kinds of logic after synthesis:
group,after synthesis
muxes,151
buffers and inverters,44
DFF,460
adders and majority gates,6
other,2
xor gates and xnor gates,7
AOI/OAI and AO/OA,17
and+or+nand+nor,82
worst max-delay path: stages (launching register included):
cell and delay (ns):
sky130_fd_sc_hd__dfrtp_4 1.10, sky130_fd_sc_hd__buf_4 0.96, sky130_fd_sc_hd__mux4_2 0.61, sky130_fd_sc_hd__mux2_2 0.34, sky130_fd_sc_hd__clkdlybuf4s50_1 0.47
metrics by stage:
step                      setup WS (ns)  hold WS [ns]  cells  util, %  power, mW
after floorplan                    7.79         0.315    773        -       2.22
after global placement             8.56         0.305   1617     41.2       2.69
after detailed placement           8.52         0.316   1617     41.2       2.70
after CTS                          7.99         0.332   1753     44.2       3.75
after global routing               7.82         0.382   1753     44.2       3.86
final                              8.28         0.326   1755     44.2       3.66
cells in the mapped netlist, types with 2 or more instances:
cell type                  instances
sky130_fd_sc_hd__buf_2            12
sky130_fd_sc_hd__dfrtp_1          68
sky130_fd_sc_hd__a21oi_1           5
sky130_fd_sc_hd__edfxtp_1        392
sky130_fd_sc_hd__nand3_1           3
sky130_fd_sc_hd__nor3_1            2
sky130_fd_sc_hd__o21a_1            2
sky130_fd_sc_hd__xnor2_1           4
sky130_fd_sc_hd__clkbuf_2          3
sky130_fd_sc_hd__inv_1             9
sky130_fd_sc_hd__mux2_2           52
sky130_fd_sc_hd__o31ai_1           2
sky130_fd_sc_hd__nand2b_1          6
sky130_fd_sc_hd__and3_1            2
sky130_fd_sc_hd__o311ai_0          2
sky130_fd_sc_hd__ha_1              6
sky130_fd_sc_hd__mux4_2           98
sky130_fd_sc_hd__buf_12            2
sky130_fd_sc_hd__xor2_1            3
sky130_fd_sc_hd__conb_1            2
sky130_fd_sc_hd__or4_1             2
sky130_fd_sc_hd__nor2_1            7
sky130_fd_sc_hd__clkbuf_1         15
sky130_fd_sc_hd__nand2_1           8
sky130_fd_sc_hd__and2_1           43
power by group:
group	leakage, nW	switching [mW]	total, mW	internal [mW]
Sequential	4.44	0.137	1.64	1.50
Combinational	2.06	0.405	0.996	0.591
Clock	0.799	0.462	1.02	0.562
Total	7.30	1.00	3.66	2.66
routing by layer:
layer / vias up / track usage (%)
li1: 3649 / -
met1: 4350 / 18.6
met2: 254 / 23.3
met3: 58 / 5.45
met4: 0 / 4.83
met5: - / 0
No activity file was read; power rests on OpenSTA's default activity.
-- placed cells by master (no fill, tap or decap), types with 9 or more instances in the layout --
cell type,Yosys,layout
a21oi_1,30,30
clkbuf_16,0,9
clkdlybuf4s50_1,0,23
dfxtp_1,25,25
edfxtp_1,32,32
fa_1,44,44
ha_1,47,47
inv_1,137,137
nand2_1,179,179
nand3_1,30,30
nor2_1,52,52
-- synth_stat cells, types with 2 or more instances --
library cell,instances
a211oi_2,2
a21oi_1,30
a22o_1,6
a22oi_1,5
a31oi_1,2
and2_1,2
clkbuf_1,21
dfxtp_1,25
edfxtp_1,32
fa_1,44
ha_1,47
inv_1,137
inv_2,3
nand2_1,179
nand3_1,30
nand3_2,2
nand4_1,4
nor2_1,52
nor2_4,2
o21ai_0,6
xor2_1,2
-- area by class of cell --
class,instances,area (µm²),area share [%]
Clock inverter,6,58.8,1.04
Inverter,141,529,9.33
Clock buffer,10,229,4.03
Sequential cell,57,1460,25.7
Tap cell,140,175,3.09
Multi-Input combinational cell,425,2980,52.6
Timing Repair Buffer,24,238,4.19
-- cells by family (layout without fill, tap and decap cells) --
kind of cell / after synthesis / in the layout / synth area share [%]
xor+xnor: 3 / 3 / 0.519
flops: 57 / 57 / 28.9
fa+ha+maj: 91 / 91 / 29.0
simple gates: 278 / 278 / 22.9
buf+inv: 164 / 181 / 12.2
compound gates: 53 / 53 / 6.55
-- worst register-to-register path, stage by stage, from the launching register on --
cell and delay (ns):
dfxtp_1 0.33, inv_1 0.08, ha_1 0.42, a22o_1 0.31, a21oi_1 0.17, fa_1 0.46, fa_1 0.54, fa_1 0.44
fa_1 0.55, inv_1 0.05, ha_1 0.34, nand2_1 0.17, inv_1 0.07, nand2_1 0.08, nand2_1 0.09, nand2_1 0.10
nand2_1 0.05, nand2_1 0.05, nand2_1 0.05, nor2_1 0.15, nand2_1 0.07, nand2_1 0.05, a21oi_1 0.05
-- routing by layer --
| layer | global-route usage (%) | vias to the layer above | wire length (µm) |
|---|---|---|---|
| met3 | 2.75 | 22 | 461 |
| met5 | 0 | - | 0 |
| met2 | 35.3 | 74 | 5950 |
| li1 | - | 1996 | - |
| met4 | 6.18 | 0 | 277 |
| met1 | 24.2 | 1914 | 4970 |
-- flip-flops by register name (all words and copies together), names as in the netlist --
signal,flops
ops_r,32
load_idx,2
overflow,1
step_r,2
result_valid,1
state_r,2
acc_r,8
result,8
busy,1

▶ [Task details]:
All of the entries need to be given again, word for word.

▶ [Final answer]:
kinds of logic after synthesis:
group,after synthesis
muxes,151
buffers and inverters,44
DFF,460
adders and majority gates,6
other,2
xor gates and xnor gates,7
AOI/OAI and AO/OA,17
and+or+nand+nor,82
worst max-delay path: stages (launching register included):
cell and delay (ns):
sky130_fd_sc_hd__dfrtp_4 1.10, sky130_fd_sc_hd__buf_4 0.96, sky130_fd_sc_hd__mux4_2 0.61, sky130_fd_sc_hd__mux2_2 0.34, sky130_fd_sc_hd__clkdlybuf4s50_1 0.47
metrics by stage:
step                      setup WS (ns)  hold WS [ns]  cells  util, %  power, mW
after floorplan                    7.79         0.315    773        -       2.22
after global placement             8.56         0.305   1617     41.2       2.69
after detailed placement           8.52         0.316   1617     41.2       2.70
after CTS                          7.99         0.332   1753     44.2       3.75
after global routing               7.82         0.382   1753     44.2       3.86
final                              8.28         0.326   1755     44.2       3.66
cells in the mapped netlist, types with 2 or more instances:
cell type                  instances
sky130_fd_sc_hd__buf_2            12
sky130_fd_sc_hd__dfrtp_1          68
sky130_fd_sc_hd__a21oi_1           5
sky130_fd_sc_hd__edfxtp_1        392
sky130_fd_sc_hd__nand3_1           3
sky130_fd_sc_hd__nor3_1            2
sky130_fd_sc_hd__o21a_1            2
sky130_fd_sc_hd__xnor2_1           4
sky130_fd_sc_hd__clkbuf_2          3
sky130_fd_sc_hd__inv_1             9
sky130_fd_sc_hd__mux2_2           52
sky130_fd_sc_hd__o31ai_1           2
sky130_fd_sc_hd__nand2b_1          6
sky130_fd_sc_hd__and3_1            2
sky130_fd_sc_hd__o311ai_0          2
sky130_fd_sc_hd__ha_1              6
sky130_fd_sc_hd__mux4_2           98
sky130_fd_sc_hd__buf_12            2
sky130_fd_sc_hd__xor2_1            3
sky130_fd_sc_hd__conb_1            2
sky130_fd_sc_hd__or4_1             2
sky130_fd_sc_hd__nor2_1            7
sky130_fd_sc_hd__clkbuf_1         15
sky130_fd_sc_hd__nand2_1           8
sky130_fd_sc_hd__and2_1           43
power by group:
group	leakage, nW	switching [mW]	total, mW	internal [mW]
Sequential	4.44	0.137	1.64	1.50
Combinational	2.06	0.405	0.996	0.591
Clock	0.799	0.462	1.02	0.562
Total	7.30	1.00	3.66	2.66
routing by layer:
layer / vias up / track usage (%)
li1: 3649 / -
met1: 4350 / 18.6
met2: 254 / 23.3
met3: 58 / 5.45
met4: 0 / 4.83
met5: - / 0
No activity file was read; power rests on OpenSTA's default activity.
-- placed cells by master (no fill, tap or decap), types with 9 or more instances in the layout --
cell type,Yosys,layout
a21oi_1,30,30
clkbuf_16,0,9
clkdlybuf4s50_1,0,23
dfxtp_1,25,25
edfxtp_1,32,32
fa_1,44,44
ha_1,47,47
inv_1,137,137
nand2_1,179,179
nand3_1,30,30
nor2_1,52,52
-- synth_stat cells, types with 2 or more instances --
library cell,instances
a211oi_2,2
a21oi_1,30
a22o_1,6
a22oi_1,5
a31oi_1,2
and2_1,2
clkbuf_1,21
dfxtp_1,25
edfxtp_1,32
fa_1,44
ha_1,47
inv_1,137
inv_2,3
nand2_1,179
nand3_1,30
nand3_2,2
nand4_1,4
nor2_1,52
nor2_4,2
o21ai_0,6
xor2_1,2
-- area by class of cell --
class,instances,area (µm²),area share [%]
Clock inverter,6,58.8,1.04
Inverter,141,529,9.33
Clock buffer,10,229,4.03
Sequential cell,57,1460,25.7
Tap cell,140,175,3.09
Multi-Input combinational cell,425,2980,52.6
Timing Repair Buffer,24,238,4.19
-- cells by family (layout without fill, tap and decap cells) --
kind of cell / after synthesis / in the layout / synth area share [%]
xor+xnor: 3 / 3 / 0.519
flops: 57 / 57 / 28.9
fa+ha+maj: 91 / 91 / 29.0
simple gates: 278 / 278 / 22.9
buf+inv: 164 / 181 / 12.2
compound gates: 53 / 53 / 6.55
-- worst register-to-register path, stage by stage, from the launching register on --
cell and delay (ns):
dfxtp_1 0.33, inv_1 0.08, ha_1 0.42, a22o_1 0.31, a21oi_1 0.17, fa_1 0.46, fa_1 0.54, fa_1 0.44
fa_1 0.55, inv_1 0.05, ha_1 0.34, nand2_1 0.17, inv_1 0.07, nand2_1 0.08, nand2_1 0.09, nand2_1 0.10
nand2_1 0.05, nand2_1 0.05, nand2_1 0.05, nor2_1 0.15, nand2_1 0.07, nand2_1 0.05, a21oi_1 0.05
-- routing by layer --
| layer | global-route usage (%) | vias to the layer above | wire length (µm) |
|---|---|---|---|
| met3 | 2.75 | 22 | 461 |
| met5 | 0 | - | 0 |
| met2 | 35.3 | 74 | 5950 |
| li1 | - | 1996 | - |
| met4 | 6.18 | 0 | 277 |
| met1 | 24.2 | 1914 | 4970 |
-- flip-flops by register name (all words and copies together), names as in the netlist --
signal,flops
ops_r,32
load_idx,2
overflow,1
step_r,2
result_valid,1
state_r,2
acc_r,8
result,8
busy,1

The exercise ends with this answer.